Minor league affiliations
- League: Oklahoma State League (1923–1924)

Major league affiliations
- Team: None

Minor league titles
- League titles (1): 1923
- Conference titles (1): 1923

Team data
- Name: Bristow Producers (1923–1924)
- Ballpark: Bristow Base Ball Park/Klingensmith Park (1923–1924)

= Bristow Producers =

The Bristow Producers were a minor league baseball team based in Bristow, Oklahoma. In 1923 and 1924, the Producers hosted home games at the Bristow Base Ball Park and played exclusively as members of the Class D level Oklahoma State League, winning the 1923 Oklahoma State League pennant and championship.

==History==
In 1923, Bristow, Oklahoma first hosted minor league baseball and won the league championship. Bristow became members of the reformed eight–team Class D level Oklahoma State League as the league expanded from six teams to eight. The Bristow Producers began Oklahoma State League play on May 20, 1923. The Clinton Bulldogs, Cushing Refiners, Drumright Boosters, Duncan Oilers, El Reno Railroaders, Guthrie Linters and Shawnee Indians joined the Producers in league play.

The Bristow Producers ended the 1923 Oklahoma State League season with a record of 66–56 to place third in the overall standings under managers James Payne and Ralph Heatley. As the league played a split–season schedule, Duncan won the first–half standings and Bristow won the second–half standings. In the playoff, the Bristow Producers swept the Duncan Oilers in four games to win the Oklahoma State League championship. The final overall regular season standings were led by Duncan Oilers (71–53), Clinton Bulldogs (63–60), Cushing Refiners (67–53), Guthrie (57–64), El Reno Railroaders (56–63), Shawnee Indians (54–60) and Drumright Boosters/Ponca City Poncans (46–71).
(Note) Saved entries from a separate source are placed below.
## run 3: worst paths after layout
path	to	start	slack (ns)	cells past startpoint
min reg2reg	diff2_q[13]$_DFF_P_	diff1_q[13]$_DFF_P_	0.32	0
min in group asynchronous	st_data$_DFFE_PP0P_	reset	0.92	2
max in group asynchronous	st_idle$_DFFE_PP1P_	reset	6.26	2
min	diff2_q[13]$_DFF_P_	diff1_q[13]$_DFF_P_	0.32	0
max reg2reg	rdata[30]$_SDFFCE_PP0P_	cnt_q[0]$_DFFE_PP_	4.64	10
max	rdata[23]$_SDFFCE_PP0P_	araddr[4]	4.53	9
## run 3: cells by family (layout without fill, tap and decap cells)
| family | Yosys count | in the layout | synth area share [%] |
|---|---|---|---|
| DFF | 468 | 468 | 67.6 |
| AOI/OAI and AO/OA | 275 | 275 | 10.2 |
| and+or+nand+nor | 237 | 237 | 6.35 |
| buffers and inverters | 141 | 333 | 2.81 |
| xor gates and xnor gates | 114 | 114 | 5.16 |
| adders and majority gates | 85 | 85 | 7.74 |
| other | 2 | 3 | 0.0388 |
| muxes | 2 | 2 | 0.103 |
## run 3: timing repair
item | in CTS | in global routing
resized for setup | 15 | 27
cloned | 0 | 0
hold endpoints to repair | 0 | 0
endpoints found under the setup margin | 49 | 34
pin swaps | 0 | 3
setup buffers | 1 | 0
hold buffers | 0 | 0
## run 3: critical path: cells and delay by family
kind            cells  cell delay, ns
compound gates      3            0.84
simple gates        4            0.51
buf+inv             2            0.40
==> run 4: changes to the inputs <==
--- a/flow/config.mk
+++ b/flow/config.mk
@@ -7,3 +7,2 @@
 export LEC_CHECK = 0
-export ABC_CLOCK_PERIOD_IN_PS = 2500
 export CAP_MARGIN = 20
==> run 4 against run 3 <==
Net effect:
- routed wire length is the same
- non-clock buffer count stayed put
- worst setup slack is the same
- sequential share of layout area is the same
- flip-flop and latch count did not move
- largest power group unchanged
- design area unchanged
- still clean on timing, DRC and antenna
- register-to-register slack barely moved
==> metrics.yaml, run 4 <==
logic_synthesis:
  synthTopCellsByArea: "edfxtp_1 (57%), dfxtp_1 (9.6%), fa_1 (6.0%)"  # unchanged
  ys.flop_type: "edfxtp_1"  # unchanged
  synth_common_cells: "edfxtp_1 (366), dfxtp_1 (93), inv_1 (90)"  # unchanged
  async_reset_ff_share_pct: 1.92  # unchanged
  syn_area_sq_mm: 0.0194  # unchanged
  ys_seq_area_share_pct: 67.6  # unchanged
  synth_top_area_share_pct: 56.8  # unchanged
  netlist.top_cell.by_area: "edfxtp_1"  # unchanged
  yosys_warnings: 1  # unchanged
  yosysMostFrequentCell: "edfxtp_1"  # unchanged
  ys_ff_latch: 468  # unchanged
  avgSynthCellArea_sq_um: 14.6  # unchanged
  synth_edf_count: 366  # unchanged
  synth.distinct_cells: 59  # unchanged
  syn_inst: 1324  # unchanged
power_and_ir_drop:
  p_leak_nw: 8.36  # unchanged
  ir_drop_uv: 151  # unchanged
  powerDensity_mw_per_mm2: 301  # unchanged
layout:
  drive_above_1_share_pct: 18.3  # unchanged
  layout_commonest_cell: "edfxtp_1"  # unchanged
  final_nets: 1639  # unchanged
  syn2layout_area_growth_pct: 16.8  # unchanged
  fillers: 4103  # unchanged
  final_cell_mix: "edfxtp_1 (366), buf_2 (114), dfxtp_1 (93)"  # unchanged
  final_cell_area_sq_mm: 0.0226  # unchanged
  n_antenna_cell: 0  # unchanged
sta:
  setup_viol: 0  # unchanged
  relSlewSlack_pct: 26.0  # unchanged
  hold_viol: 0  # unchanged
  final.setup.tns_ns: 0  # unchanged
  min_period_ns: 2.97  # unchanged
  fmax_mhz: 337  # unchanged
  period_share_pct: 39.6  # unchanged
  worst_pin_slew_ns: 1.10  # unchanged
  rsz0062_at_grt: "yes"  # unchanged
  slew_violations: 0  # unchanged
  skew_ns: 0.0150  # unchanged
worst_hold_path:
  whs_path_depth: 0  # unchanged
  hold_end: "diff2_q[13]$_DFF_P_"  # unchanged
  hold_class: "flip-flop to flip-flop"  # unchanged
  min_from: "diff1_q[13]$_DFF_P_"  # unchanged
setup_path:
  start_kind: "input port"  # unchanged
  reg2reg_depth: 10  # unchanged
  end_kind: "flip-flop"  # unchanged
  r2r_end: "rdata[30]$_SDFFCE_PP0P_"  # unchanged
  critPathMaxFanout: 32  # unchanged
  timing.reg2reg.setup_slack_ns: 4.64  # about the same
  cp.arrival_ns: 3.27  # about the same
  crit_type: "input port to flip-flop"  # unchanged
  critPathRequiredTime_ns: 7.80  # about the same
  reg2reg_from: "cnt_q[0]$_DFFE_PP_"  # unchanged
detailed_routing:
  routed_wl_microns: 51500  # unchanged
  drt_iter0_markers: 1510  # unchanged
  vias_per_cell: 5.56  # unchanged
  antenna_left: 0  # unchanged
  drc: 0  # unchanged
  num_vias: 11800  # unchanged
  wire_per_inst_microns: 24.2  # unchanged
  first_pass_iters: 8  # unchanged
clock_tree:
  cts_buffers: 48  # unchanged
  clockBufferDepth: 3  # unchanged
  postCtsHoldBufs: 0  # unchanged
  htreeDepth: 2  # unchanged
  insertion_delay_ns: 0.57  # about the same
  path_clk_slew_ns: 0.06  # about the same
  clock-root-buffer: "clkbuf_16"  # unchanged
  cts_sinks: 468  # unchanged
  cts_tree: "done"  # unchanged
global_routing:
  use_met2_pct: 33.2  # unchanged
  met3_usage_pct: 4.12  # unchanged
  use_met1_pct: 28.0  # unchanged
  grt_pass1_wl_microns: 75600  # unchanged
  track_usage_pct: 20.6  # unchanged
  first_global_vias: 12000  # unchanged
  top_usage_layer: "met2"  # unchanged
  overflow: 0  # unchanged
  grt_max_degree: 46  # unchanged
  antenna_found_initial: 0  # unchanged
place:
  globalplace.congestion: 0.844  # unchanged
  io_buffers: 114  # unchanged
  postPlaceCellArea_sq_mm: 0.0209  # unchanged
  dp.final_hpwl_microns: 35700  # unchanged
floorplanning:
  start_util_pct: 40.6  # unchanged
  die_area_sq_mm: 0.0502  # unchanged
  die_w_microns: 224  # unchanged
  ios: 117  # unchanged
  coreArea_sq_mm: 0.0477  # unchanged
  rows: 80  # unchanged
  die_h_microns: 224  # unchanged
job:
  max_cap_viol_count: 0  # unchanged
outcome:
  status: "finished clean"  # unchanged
This is an optimization exercise on Yosys and OpenROAD, whose aim is small area, not a production implementation.
Only simulation tests tie the RTL to the original design; equivalence was not proved.
The clock port is modelled as an ideal driver; clocking choices that lean on that would not hold on a real chip.
No activity file was given, so power comes from the tool's default toggle rates.

--- flow/design.v ---
module conv_mac
(
    input  logic [7:0]  a,
    input  logic [7:0]  b,
    input  logic [15:0] p,
    output logic [15:0] result
);
    logic [15:0] row0;
    logic [15:0] row1;
    logic pp_0_0, pp_0_1, pp_0_2, pp_0_3, pp_0_4, pp_0_5, pp_0_6, pp_0_7, pp_1_0, pp_1_1, pp_1_2, pp_1_3, pp_1_4, pp_1_5, pp_1_6, pp_1_7, ppn_1_7, pp_2_0, pp_2_1, pp_2_2, pp_2_3, pp_2_4, pp_2_5, pp_2_6, pp_2_7, pp_3_0, pp_3_1, pp_3_2, pp_3_3, pp_3_4, pp_3_5, pp_3_6, pp_3_7, pp_4_0, pp_4_1, pp_4_2, pp_4_3, pp_4_4, pp_4_5, pp_4_6, pp_4_7, pp_5_0, pp_5_1, pp_5_2, pp_5_3, pp_5_4, pp_5_5, pp_5_6, pp_5_7, pp_6_0, pp_6_1, pp_6_2, pp_6_3, pp_6_4, pp_6_5, pp_6_6, pp_6_7, pp_7_0, pp_7_1, pp_7_2, pp_7_3, pp_7_4, pp_7_5, pp_7_6, pp_7_7, s1, c2, s3, c4, s5, c6, s7, c8, s9, c10, s11, c12, s13, c14, s15, c16, s17, c18, s19, c20, s21, c22, s23, c24, s25, c26, s27, c28, s29, c30, s31, c32, s33, c34, s35, c36, s37, c38, s39, c40, s41, c42, s43, c44, s45, c46, s47, c48, s49, c50, s51, c52, s53, c54, s55, c56, s57, c58, s59, c60, s61, c62, s63, c64, s65, c66, s67, c68, s69, c70, s71, c72, s73, c74, s75, c76, s77, c78, s79, c80, s81, c82, s83, c84, s85, c86, s87, c88, s89, c90, s91, c92, s93, c94, s95, c96, s97, c98, s99, c100, s101, c102, s103, c104, s105, c106, s107, c108, s109, c110, s111, c112, s113, c114, s115, c116, s117, c118, s119, c120, s121, c122, s123, c124, s125, c126;
    assign pp_0_0     = a[0] & b[0];
    assign pp_0_1     = a[0] & b[1];
    assign pp_0_2     = a[0] & b[2];
    assign pp_0_3     = a[0] & b[3];
    assign pp_0_4     = a[0] & b[4];
    assign pp_0_5     = a[0] & b[5];
    assign pp_0_6     = a[0] & b[6];
    assign pp_0_7     = ~(a[0] & b[7]);
    assign pp_1_0     = a[1] & b[0];
    assign pp_1_1     = a[1] & b[1];
    assign pp_1_2     = a[1] & b[2];
    assign pp_1_3     = a[1] & b[3];
    assign pp_1_4     = a[1] & b[4];
    assign pp_1_5     = a[1] & b[5];
    assign pp_1_6     = a[1] & b[6];
    assign pp_1_7     = a[1] & b[7];
    assign ppn_1_7    = ~(a[1] & b[7]);
    assign pp_2_0     = a[2] & b[0];
    assign pp_2_1     = a[2] & b[1];
    assign pp_2_2     = a[2] & b[2];
    assign pp_2_3     = a[2] & b[3];
    assign pp_2_4     = a[2] & b[4];
    assign pp_2_5     = a[2] & b[5];
    assign pp_2_6     = a[2] & b[6];
    assign pp_2_7     = ~(a[2] & b[7]);
    assign pp_3_0     = a[3] & b[0];
    assign pp_3_1     = a[3] & b[1];
    assign pp_3_2     = a[3] & b[2];
    assign pp_3_3     = a[3] & b[3];
    assign pp_3_4     = a[3] & b[4];
    assign pp_3_5     = a[3] & b[5];
    assign pp_3_6     = a[3] & b[6];
    assign pp_3_7     = ~(a[3] & b[7]);
    assign pp_4_0     = a[4] & b[0];
    assign pp_4_1     = a[4] & b[1];
    assign pp_4_2     = a[4] & b[2];
    assign pp_4_3     = a[4] & b[3];
    assign pp_4_4     = a[4] & b[4];
    assign pp_4_5     = a[4] & b[5];
    assign pp_4_6     = a[4] & b[6];
    assign pp_4_7     = ~(a[4] & b[7]);
    assign pp_5_0     = a[5] & b[0];
    assign pp_5_1     = a[5] & b[1];
    assign pp_5_2     = a[5] & b[2];
    assign pp_5_3     = a[5] & b[3];
    assign pp_5_4     = a[5] & b[4];
    assign pp_5_5     = a[5] & b[5];
    assign pp_5_6     = a[5] & b[6];
    assign pp_5_7     = ~(a[5] & b[7]);
    assign pp_6_0     = a[6] & b[0];
    assign pp_6_1     = a[6] & b[1];
    assign pp_6_2     = a[6] & b[2];
    assign pp_6_3     = a[6] & b[3];
    assign pp_6_4     = a[6] & b[4];
    assign pp_6_5     = a[6] & b[5];
    assign pp_6_6     = a[6] & b[6];
    assign pp_6_7     = ~(a[6] & b[7]);
    assign pp_7_0     = ~(a[7] & b[0]);
    assign pp_7_1     = ~(a[7] & b[1]);
    assign pp_7_2     = ~(a[7] & b[2]);
    assign pp_7_3     = ~(a[7] & b[3]);
    assign pp_7_4     = ~(a[7] & b[4]);
    assign pp_7_5     = ~(a[7] & b[5]);
    assign pp_7_6     = ~(a[7] & b[6]);
    assign pp_7_7     = a[7] & b[7];
    assign s1         = pp_0_5 ^ pp_1_4;
    assign c2         = pp_0_5 & pp_1_4;
    assign s3         = pp_0_6 ^ pp_1_5 ^ pp_2_4;
    assign c4         = (pp_0_6 & pp_1_5) | (pp_0_6 & pp_2_4) | (pp_1_5 & pp_2_4);
    assign s5         = pp_3_3 ^ pp_4_2;
    assign c6         = pp_3_3 & pp_4_2;
    assign s7         = pp_0_7 ^ pp_1_6 ^ pp_2_5;
    assign c8         = (pp_0_7 & pp_1_6) | (pp_0_7 & pp_2_5) | (pp_1_6 & pp_2_5);
    assign s9         = pp_3_4 ^ pp_4_3 ^ pp_5_2;
    assign c10        = (pp_3_4 & pp_4_3) | (pp_3_4 & pp_5_2) | (pp_4_3 & pp_5_2);
    assign s11        = pp_6_1 ^ pp_7_0;
    assign c12        = pp_6_1 & pp_7_0;
    assign s13        = pp_1_7 ^ pp_2_6 ^ pp_3_5;
    assign c14        = (pp_1_7 & pp_2_6) | (pp_1_7 & pp_3_5) | (pp_2_6 & pp_3_5);
    assign s15        = pp_4_4 ^ pp_5_3 ^ pp_6_2;
    assign c16        = (pp_4_4 & pp_5_3) | (pp_4_4 & pp_6_2) | (pp_5_3 & pp_6_2);
    assign s17        = pp_7_1 ^ p[8];
    assign c18        = pp_7_1 & p[8];
    assign s19        = ppn_1_7 ^ pp_2_7 ^ pp_3_6;
    assign c20        = (ppn_1_7 & pp_2_7) | (ppn_1_7 & pp_3_6) | (pp_2_7 & pp_3_6);
    assign s21        = pp_4_5 ^ pp_5_4 ^ pp_6_3;
    assign c22        = (pp_4_5 & pp_5_4) | (pp_4_5 & pp_6_3) | (pp_5_4 & pp_6_3);
    assign s23        = pp_7_2 ^ p[9];
    assign c24        = pp_7_2 & p[9];
    assign s25        = pp_3_7 ^ pp_4_6 ^ pp_5_5;
    assign c26        = (pp_3_7 & pp_4_6) | (pp_3_7 & pp_5_5) | (pp_4_6 & pp_5_5);
    assign s27        = pp_6_4 ^ pp_7_3;
    assign c28        = pp_6_4 & pp_7_3;
    assign s29        = pp_4_7 ^ pp_5_6;
    assign c30        = pp_4_7 & pp_5_6;
    assign s31        = pp_0_3 ^ pp_1_2;
    assign c32        = pp_0_3 & pp_1_2;
    assign s33        = pp_0_4 ^ pp_1_3 ^ pp_2_2;
    assign c34        = (pp_0_4 & pp_1_3) | (pp_0_4 & pp_2_2) | (pp_1_3 & pp_2_2);
    assign s35        = pp_3_1 ^ pp_4_0;
    assign c36        = pp_3_1 & pp_4_0;
    assign s37        = s1 ^ pp_2_3 ^ pp_3_2;
    assign c38        = (s1 & pp_2_3) | (s1 & pp_3_2) | (pp_2_3 & pp_3_2);
    assign s39        = pp_4_1 ^ pp_5_0 ^ p[5];
    assign c40        = (pp_4_1 & pp_5_0) | (pp_4_1 & p[5]) | (pp_5_0 & p[5]);
    assign s41        = c2 ^ s3 ^ s5;
    assign c42        = (c2 & s3) | (c2 & s5) | (s3 & s5);
    assign s43        = pp_5_1 ^ pp_6_0 ^ p[6];
    assign c44        = (pp_5_1 & pp_6_0) | (pp_5_1 & p[6]) | (pp_6_0 & p[6]);
    assign s45        = c4 ^ c6 ^ s7;
    assign c46        = (c4 & c6) | (c4 & s7) | (c6 & s7);
    assign s47        = s9 ^ s11 ^ p[7];
    assign c48        = (s9 & s11) | (s9 & p[7]) | (s11 & p[7]);
    assign s49        = c8 ^ c10 ^ c12;
    assign c50        = (c8 & c10) | (c8 & c12) | (c10 & c12);
    assign s51        = s13 ^ s15 ^ s17;
    assign c52        = (s13 & s15) | (s13 & s17) | (s15 & s17);
    assign s53        = c14 ^ c16 ^ c18;
    assign c54        = (c14 & c16) | (c14 & c18) | (c16 & c18);
    assign s55        = s19 ^ s21 ^ s23;
    assign c56        = (s19 & s21) | (s19 & s23) | (s21 & s23);
    assign s57        = c20 ^ c22 ^ c24;
    assign c58        = (c20 & c22) | (c20 & c24) | (c22 & c24);
    assign s59        = s25 ^ s27 ^ p[10];
    assign c60        = (s25 & s27) | (s25 & p[10]) | (s27 & p[10]);
    assign s61        = c26 ^ c28 ^ s29;
    assign c62        = (c26 & c28) | (c26 & s29) | (c28 & s29);
    assign s63        = pp_6_5 ^ pp_7_4 ^ p[11];
    assign c64        = (pp_6_5 & pp_7_4) | (pp_6_5 & p[11]) | (pp_7_4 & p[11]);
    assign s65        = c30 ^ pp_5_7 ^ pp_6_6;
    assign c66        = (c30 & pp_5_7) | (c30 & pp_6_6) | (pp_5_7 & pp_6_6);
    assign s67        = pp_7_5 ^ p[12];
    assign c68        = pp_7_5 & p[12];
    assign s69        = pp_6_7 ^ pp_7_6;
    assign c70        = pp_6_7 & pp_7_6;
    assign s71        = pp_0_2 ^ pp_1_1;
    assign c72        = pp_0_2 & pp_1_1;
    assign s73        = s31 ^ pp_2_1 ^ pp_3_0;
    assign c74        = (s31 & pp_2_1) | (s31 & pp_3_0) | (pp_2_1 & pp_3_0);
    assign s75        = c32 ^ s33 ^ s35;
    assign c76        = (c32 & s33) | (c32 & s35) | (s33 & s35);
    assign s77        = c34 ^ c36 ^ s37;
    assign c78        = (c34 & c36) | (c34 & s37) | (c36 & s37);
    assign s79        = c38 ^ c40 ^ s41;
    assign c80        = (c38 & c40) | (c38 & s41) | (c40 & s41);
    assign s81        = c42 ^ c44 ^ s45;
    assign c82        = (c42 & c44) | (c42 & s45) | (c44 & s45);
    assign s83        = c46 ^ c48 ^ s49;
    assign c84        = (c46 & c48) | (c46 & s49) | (c48 & s49);
    assign s85        = c50 ^ c52 ^ s53;
    assign c86        = (c50 & c52) | (c50 & s53) | (c52 & s53);
    assign s87        = c54 ^ c56 ^ s57;
    assign c88        = (c54 & c56) | (c54 & s57) | (c56 & s57);
    assign s89        = c58 ^ c60 ^ s61;
    assign c90        = (c58 & c60) | (c58 & s61) | (c60 & s61);
    assign s91        = c62 ^ c64 ^ s65;
    assign c92        = (c62 & c64) | (c62 & s65) | (c64 & s65);
    assign s93        = c66 ^ c68 ^ s69;
    assign c94        = (c66 & c68) | (c66 & s69) | (c68 & s69);
    assign s95        = c70 ^ pp_7_7;
    assign c96        = c70 & pp_7_7;
    assign s97        = pp_0_1 ^ pp_1_0;
    assign c98        = pp_0_1 & pp_1_0;
    assign s99        = s71 ^ pp_2_0 ^ p[2];
    assign c100       = (s71 & pp_2_0) | (s71 & p[2]) | (pp_2_0 & p[2]);
    assign s101       = c72 ^ s73 ^ p[3];
    assign c102       = (c72 & s73) | (c72 & p[3]) | (s73 & p[3]);
    assign s103       = c74 ^ s75 ^ p[4];
    assign c104       = (c74 & s75) | (c74 & p[4]) | (s75 & p[4]);
    assign s105       = c76 ^ s77 ^ s39;
    assign c106       = (c76 & s77) | (c76 & s39) | (s77 & s39);
    assign s107       = c78 ^ s79 ^ s43;
    assign c108       = (c78 & s79) | (c78 & s43) | (s79 & s43);
    assign s109       = c80 ^ s81 ^ s47;
    assign c110       = (c80 & s81) | (c80 & s47) | (s81 & s47);
    assign s111       = c82 ^ s83 ^ s51;
    assign c112       = (c82 & s83) | (c82 & s51) | (s83 & s51);
    assign s113       = c84 ^ s85 ^ s55;
    assign c114       = (c84 & s85) | (c84 & s55) | (s85 & s55);
    assign s115       = c86 ^ s87 ^ s59;
    assign c116       = (c86 & s87) | (c86 & s59) | (s87 & s59);
    assign s117       = c88 ^ s89 ^ s63;
    assign c118       = (c88 & s89) | (c88 & s63) | (s89 & s63);
    assign s119       = c90 ^ s91 ^ s67;
    assign c120       = (c90 & s91) | (c90 & s67) | (s91 & s67);
    assign s121       = c92 ^ s93 ^ p[13];
    assign c122       = (c92 & s93) | (c92 & p[13]) | (s93 & p[13]);
    assign s123       = c94 ^ s95 ^ p[14];
    assign c124       = (c94 & s95) | (c94 & p[14]) | (s95 & p[14]);
    assign s125       = c96 ^ p[15];
    assign c126       = c96 & p[15];
    assign row0 = {c124, c122, c120, c118, c116, c114, c112, c110, c108, c106, c104, c102, c100, c98, s97, pp_0_0};
    assign row1 = {s125, s123, s121, s119, s117, s115, s113, s111, s109, s107, s105, s103, s101, s99, p[1], p[0]};
    logic cc0, cc1, cc10, cc2, cc3, cc4, cc5, cc6, cc7, cc8, cc9, cs0, cs1, cs10, cs11, cs12, cs13, cs14, cs15, cs2, cs3, cs4, cs5, cs6, cs7, cs8, cs9, kc0_11, kc0_12, kc0_13, kc0_14, kc0_15, kc1_11, kc1_12, kc1_13, kc1_14, kc1_15, ks0_11, ks0_12, ks0_13, ks0_14, ks0_15, ks1_11, ks1_12, ks1_13, ks1_14, ks1_15;
    assign cs0 = pp_0_0 ^ p[0];
    assign cc0 = pp_0_0 & p[0];
    assign cs1 = s97 ^ p[1] ^ cc0;
    assign cc1 = (s97 & p[1]) | (s97 & cc0) | (p[1] & cc0);
    assign cs2 = c98 ^ s99 ^ cc1;
    assign cc2 = (c98 & s99) | (c98 & cc1) | (s99 & cc1);
    assign cs3 = c100 ^ s101 ^ cc2;
    assign cc3 = (c100 & s101) | (c100 & cc2) | (s101 & cc2);
    assign cs4 = c102 ^ s103 ^ cc3;
    assign cc4 = (c102 & s103) | (c102 & cc3) | (s103 & cc3);
    assign cs5 = c104 ^ s105 ^ cc4;
    assign cc5 = (c104 & s105) | (c104 & cc4) | (s105 & cc4);
    assign cs6 = c106 ^ s107 ^ cc5;
    assign cc6 = (c106 & s107) | (c106 & cc5) | (s107 & cc5);
    assign cs7 = c108 ^ s109 ^ cc6;
    assign cc7 = (c108 & s109) | (c108 & cc6) | (s109 & cc6);
    assign cs8 = c110 ^ s111 ^ cc7;
    assign cc8 = (c110 & s111) | (c110 & cc7) | (s111 & cc7);
    assign cs9 = c112 ^ s113 ^ cc8;
    assign cc9 = (c112 & s113) | (c112 & cc8) | (s113 & cc8);
    assign cs10 = c114 ^ s115 ^ cc9;
    assign cc10 = (c114 & s115) | (c114 & cc9) | (s115 & cc9);
    assign ks0_11 = c116 ^ s117;
    assign kc0_11 = c116 & s117;
    assign ks0_12 = c118 ^ s119 ^ kc0_11;
    assign kc0_12 = (c118 & s119) | (c118 & kc0_11) | (s119 & kc0_11);
    assign ks0_13 = c120 ^ s121 ^ kc0_12;
    assign kc0_13 = (c120 & s121) | (c120 & kc0_12) | (s121 & kc0_12);
    assign ks0_14 = c122 ^ s123 ^ kc0_13;
    assign kc0_14 = (c122 & s123) | (c122 & kc0_13) | (s123 & kc0_13);
    assign ks0_15 = c124 ^ s125 ^ kc0_14;
    assign kc0_15 = (c124 & s125) | (c124 & kc0_14) | (s125 & kc0_14);
    assign ks1_11 = c116 ^ s117 ^ 1'b1;
    assign kc1_11 = (c116 & s117) | (c116 & 1'b1) | (s117 & 1'b1);
    assign ks1_12 = c118 ^ s119 ^ kc1_11;
    assign kc1_12 = (c118 & s119) | (c118 & kc1_11) | (s119 & kc1_11);
    assign ks1_13 = c120 ^ s121 ^ kc1_12;
    assign kc1_13 = (c120 & s121) | (c120 & kc1_12) | (s121 & kc1_12);
    assign ks1_14 = c122 ^ s123 ^ kc1_13;
    assign kc1_14 = (c122 & s123) | (c122 & kc1_13) | (s123 & kc1_13);
    assign ks1_15 = c124 ^ s125 ^ kc1_14;
    assign kc1_15 = (c124 & s125) | (c124 & kc1_14) | (s125 & kc1_14);
    assign cs11 = cc10 ? ks1_11 : ks0_11;
    assign cs12 = cc10 ? ks1_12 : ks0_12;
    assign cs13 = cc10 ? ks1_13 : ks0_13;
    assign cs14 = cc10 ? ks1_14 : ks0_14;
    assign cs15 = cc10 ? ks1_15 : ks0_15;
    assign result = {~cs15, cs14, cs13, cs12, cs11, cs10, cs9, cs8, cs7, cs6, cs5, cs4, cs3, cs2, cs1, cs0};
endmodule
In their final season, the Bristow Producers placed second overall in the 1924 Oklahoma State League, as the league folded during the season. Although Bristow remained financially solid, the other 1924 league franchises were unstable after the league began play on April 24, 1924. Guthrie moved to McAlester on May 24, 1924, the Ardmore Bearcats moved to become the Pawhuska Huskies on June 8, 1924, on the same day McAlester moved to Wewoka-Holdenville, before the team eventually settled in Enid on July 6, 1924.

The Oklahoma State League permanently folded on July 8, 1924. Ardmore won the first half standings and Cushing was leading the second half standings when the league folded. Overall, the Bristow Producers finished with the second-best overall record in the league, with a record of 48–21. Bristow was managed again by Ralph Heatley. When the Oklahoma State League folded on July 8, 1924, Ardmore/Pawhuska had the best overall record (52–21), with Bristow 2.0 games behind. Bristow was followed by the Cushing Refiners (49–27), Shawnee Indians (40–37), Duncan Oilers (33–37), Ponca City Poncans (32–44), Blackwell Gassers (20–53) and Guthrie/McAlester/Wewoka-Holdenville/Enid (18–48).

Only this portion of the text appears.